Dataset entries
--*--

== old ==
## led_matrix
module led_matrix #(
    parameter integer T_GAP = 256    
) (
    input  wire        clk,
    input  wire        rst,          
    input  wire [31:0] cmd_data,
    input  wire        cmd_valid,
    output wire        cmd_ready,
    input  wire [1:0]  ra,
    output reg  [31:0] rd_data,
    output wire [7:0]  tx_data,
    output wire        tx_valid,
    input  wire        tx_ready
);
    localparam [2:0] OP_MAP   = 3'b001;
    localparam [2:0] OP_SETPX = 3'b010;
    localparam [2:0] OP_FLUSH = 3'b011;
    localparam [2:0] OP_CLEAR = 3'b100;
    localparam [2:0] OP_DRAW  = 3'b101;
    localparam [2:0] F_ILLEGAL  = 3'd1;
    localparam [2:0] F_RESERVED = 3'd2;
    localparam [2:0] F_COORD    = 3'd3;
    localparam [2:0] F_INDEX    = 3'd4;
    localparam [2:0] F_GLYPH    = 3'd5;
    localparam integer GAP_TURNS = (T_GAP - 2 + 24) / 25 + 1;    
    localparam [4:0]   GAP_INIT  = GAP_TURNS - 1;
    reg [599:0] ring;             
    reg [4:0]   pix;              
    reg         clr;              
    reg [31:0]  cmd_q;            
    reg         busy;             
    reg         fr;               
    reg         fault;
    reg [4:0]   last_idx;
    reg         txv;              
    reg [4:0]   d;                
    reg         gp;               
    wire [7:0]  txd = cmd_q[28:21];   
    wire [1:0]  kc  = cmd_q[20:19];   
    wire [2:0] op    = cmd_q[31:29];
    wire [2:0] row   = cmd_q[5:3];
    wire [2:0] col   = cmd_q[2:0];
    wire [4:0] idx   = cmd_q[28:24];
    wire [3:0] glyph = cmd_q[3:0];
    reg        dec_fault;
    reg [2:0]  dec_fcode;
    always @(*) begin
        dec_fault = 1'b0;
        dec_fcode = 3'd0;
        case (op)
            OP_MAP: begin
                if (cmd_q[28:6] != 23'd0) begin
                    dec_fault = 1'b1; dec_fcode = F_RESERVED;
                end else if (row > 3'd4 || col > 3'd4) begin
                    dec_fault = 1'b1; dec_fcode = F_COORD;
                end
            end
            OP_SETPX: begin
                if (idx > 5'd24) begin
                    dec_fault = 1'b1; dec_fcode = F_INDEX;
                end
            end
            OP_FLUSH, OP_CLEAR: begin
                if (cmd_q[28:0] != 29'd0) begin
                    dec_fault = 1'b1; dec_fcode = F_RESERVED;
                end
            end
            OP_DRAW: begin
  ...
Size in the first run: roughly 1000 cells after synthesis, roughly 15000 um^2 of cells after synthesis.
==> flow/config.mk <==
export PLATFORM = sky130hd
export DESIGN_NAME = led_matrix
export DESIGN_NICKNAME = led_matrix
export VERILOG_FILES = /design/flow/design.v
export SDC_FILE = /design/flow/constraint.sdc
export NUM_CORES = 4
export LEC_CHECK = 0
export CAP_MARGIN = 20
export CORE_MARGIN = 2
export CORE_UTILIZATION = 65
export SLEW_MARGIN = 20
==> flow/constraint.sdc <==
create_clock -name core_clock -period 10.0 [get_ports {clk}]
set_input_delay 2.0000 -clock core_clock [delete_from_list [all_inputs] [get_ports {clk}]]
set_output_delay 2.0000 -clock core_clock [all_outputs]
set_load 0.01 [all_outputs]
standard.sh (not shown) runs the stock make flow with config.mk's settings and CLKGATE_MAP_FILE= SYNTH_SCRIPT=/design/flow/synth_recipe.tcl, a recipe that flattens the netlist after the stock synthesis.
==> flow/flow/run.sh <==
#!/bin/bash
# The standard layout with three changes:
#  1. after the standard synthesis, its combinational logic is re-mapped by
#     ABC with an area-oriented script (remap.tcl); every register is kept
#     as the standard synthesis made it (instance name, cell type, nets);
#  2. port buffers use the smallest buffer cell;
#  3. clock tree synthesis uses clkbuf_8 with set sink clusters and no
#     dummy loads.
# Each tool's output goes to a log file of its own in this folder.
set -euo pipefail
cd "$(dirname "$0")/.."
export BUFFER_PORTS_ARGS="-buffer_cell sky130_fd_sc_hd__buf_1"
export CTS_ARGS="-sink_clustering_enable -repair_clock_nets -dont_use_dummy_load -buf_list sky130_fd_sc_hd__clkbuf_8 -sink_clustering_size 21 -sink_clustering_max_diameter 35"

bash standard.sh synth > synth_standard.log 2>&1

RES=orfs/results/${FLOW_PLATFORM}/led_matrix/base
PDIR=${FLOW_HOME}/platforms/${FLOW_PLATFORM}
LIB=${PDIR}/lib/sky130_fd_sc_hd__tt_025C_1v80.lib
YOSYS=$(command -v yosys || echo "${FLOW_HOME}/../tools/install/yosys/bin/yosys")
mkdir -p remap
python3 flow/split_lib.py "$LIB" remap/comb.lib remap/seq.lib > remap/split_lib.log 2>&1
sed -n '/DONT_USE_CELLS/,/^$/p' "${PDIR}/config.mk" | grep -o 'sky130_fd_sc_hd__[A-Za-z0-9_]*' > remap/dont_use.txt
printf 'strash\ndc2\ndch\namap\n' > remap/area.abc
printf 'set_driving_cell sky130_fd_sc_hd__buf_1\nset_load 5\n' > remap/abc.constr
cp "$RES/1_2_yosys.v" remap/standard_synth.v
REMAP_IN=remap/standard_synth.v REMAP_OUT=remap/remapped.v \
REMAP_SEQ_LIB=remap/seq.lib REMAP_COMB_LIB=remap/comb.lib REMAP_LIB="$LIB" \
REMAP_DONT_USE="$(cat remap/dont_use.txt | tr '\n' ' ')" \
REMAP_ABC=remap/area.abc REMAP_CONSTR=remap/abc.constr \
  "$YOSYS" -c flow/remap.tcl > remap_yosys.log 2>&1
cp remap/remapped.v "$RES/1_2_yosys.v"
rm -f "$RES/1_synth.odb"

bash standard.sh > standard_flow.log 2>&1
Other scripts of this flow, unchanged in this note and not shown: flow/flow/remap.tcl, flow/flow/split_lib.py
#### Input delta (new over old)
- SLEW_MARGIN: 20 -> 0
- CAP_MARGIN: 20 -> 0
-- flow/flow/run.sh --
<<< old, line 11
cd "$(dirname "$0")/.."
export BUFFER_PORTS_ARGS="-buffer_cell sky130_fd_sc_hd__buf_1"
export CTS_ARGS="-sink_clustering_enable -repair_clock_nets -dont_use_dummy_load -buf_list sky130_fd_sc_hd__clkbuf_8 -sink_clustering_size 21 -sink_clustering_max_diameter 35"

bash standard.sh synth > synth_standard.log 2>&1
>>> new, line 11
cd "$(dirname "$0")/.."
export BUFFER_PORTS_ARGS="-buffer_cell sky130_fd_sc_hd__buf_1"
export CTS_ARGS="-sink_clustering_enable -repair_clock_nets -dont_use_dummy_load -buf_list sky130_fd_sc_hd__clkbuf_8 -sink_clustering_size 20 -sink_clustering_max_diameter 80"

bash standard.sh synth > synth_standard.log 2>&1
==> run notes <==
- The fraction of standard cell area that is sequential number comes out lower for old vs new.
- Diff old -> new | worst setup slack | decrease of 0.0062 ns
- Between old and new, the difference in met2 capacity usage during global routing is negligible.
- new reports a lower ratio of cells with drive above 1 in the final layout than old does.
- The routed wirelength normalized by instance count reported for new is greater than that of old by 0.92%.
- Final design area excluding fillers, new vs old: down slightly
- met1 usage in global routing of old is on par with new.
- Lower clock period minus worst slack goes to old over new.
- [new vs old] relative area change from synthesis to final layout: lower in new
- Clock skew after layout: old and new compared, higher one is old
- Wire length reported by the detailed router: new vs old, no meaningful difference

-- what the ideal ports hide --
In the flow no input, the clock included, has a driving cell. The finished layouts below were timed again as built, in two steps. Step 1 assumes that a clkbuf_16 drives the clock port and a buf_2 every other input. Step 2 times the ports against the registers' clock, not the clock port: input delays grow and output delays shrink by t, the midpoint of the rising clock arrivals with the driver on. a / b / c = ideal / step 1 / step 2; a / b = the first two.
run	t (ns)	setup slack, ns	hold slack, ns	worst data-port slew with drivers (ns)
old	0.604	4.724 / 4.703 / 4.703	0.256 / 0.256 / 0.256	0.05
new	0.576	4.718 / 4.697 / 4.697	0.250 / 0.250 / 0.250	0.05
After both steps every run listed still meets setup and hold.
This design comes from an exercise in tuning for small area, a short achievable clock period and few clock cycles per item on the open sky130 flow, not from production work.
Function was not checked in any run shown here: the RTL went through the layout flow alone.
Power figures rest on the tool's default switching activity, not on a simulated workload.

## flow/design.v (module list and top-level ports; edited modules follow where they fit)
// module sce_line_filter: 239 lines
// module sce_sum_a: 624 lines
// module sce_sum_b: 114 lines
// module sce_div: 255 lines
module sce_line_filter (
    input  wire        clk,
    input  wire        rst,         
    input  wire        start,
    input  wire [15:0] len,         
    input  wire [31:0] radius,      
    input  wire        fp_mode,     
    output wire        idle,
    input  wire        in_valid,
    input  wire [31:0] in_data,
    output wire        in_ready,
    output reg         out_valid,
    output reg  [31:0] out_data,
    input  wire        out_ready
);
  // ...
==> flow/flow/run.sh <==
#!/bin/bash
# Standard layout, except that the port buffers are buf_2 cells (the
# default choice is a slow delay-buffer cell, which sets the I/O paths).
set -euo pipefail
bash standard.sh BUFFER_PORTS_ARGS="-buffer_cell sky130_fd_sc_hd__buf_2" finish > standard.log 2>&1
==> flow/standard.sh <==
#!/bin/bash
# synth_recipe.tcl (not shown) runs the flow's synth.tcl, then flattens the netlist and writes it again
# the make line also repeats each setting of config.mk as NAME=value (left out here)
make -C /OpenROAD-flow-scripts/flow DESIGN_CONFIG=/design/flow/config.mk WORK_HOME=/design/flow/orfs CLKGATE_MAP_FILE= SYNTH_SCRIPT=/design/flow/synth_recipe.tcl "${@:-finish}"
==> flow/config.mk <==
export PLATFORM = sky130hd
export DESIGN_NAME = sce_line_filter
export DESIGN_NICKNAME = sce_line_filter
export VERILOG_FILES = /design/flow/design.v
export SDC_FILE = /design/flow/constraint.sdc
export NUM_CORES = 4
export LEC_CHECK = 0
export CAP_MARGIN = 20
export CORE_MARGIN = 2
export CORE_UTILIZATION = 40
export SLEW_MARGIN = 20
==> flow/constraint.sdc <==
create_clock -name core_clock -period 20.0 [get_ports {clk}]
set_input_delay 4.0000 -clock core_clock [delete_from_list [all_inputs] [get_ports {clk}]]
set_output_delay 4.0000 -clock core_clock [all_outputs]
set_load 0.01 [all_outputs]
==> impl_metrics.ini, run 1 <==
[drt]
ant_nets = 0
drtIter0Drc = 2765
wl_met3_um = 9540
highest_layer = met4

[run_status]
status = complete, no violations

[sta]
skew_ns = 0.0813
layout_min_cycle_time_ns = 5.53
fin_ws_ns = 14.47
fin_crit_sh_pct = 27.6

[setup_path]
reg2reg_depth = 13
critical_path_depth = 1
path_cells = buf_2

[finish]
largest_reg_flops = 512
multi_input_gates = 3034
seq_area_share_pct = 37.9
utilization_pct = 44.3
inverters = 1555
num-nonclk-buffers = 152
n_fill_cell = 16500

[power]
sequentialPower_mw = 3.42
p_total_mw = 14.2
powerComb_mw = 8.63
top_power_group = combinational cells

[place]
numPortBuffers = 120
gp_congestion = 0.898
placed_cell_area_um2 = 76200

[worst_hold_path]
hold_class = reg2reg
min_path_cells = 0

[logic_synthesis]
synth_cell_types = 65
postSynth.asyncResetShare_pct = 0
synth_compound_area_share_pct = 2.36
synth_top_family_by_area = adder cells
syn_inst = 5716
synth_top_area_share_pct = 40.4
ys_seq_elements = 1029
yosys_warnings = 3

[die]
die_area_um2 = 185000
io_pins = 121
num_tap_cells = 2370

[clock_tree]
cts.sinks = 1029
cts_made_buffers = 115
htreeDepth = 3
insertion_delay_ns = 0.78
clkTransAtPathRegs_ns = 0.06

[global_routing]
use_met2_pct = 29.9
This is an optimization exercise on Yosys and OpenROAD, whose aim is small area, a short achievable clock period and few clock cycles, not a production implementation. Function was checked by simulation only, so behaviour that the tests miss may differ from the original. Power figures rest on the tool's default switching activity, not on a simulated workload.

[flow/run.sh]
#!/bin/bash
# The standard layout (standard.sh), with the port buffers that buffer_ports
# inserts made from buf_1 cells instead of the delay cells it picks by default.
export BUFFER_PORTS_ARGS="-buffer_cell sky130_fd_sc_hd__buf_1"
bash standard.sh > standard.log 2>&1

--*--

TASK REQUIREMENTS:
Where in the records above does the word "first" appear? Copy each line that holds it.

RESPONSE TO THIS EXERCISE:
Size in the first run: roughly 1000 cells after synthesis, roughly 15000 um^2 of cells after synthesis.
In the flow no input, the clock included, has a driving cell. The finished layouts below were timed again as built, in two steps. Step 1 assumes that a clkbuf_16 drives the clock port and a buf_2 every other input. Step 2 times the ports against the registers' clock, not the clock port: input delays grow and output delays shrink by t, the midpoint of the rising clock arrivals with the driver on. a / b / c = ideal / step 1 / step 2; a / b = the first two.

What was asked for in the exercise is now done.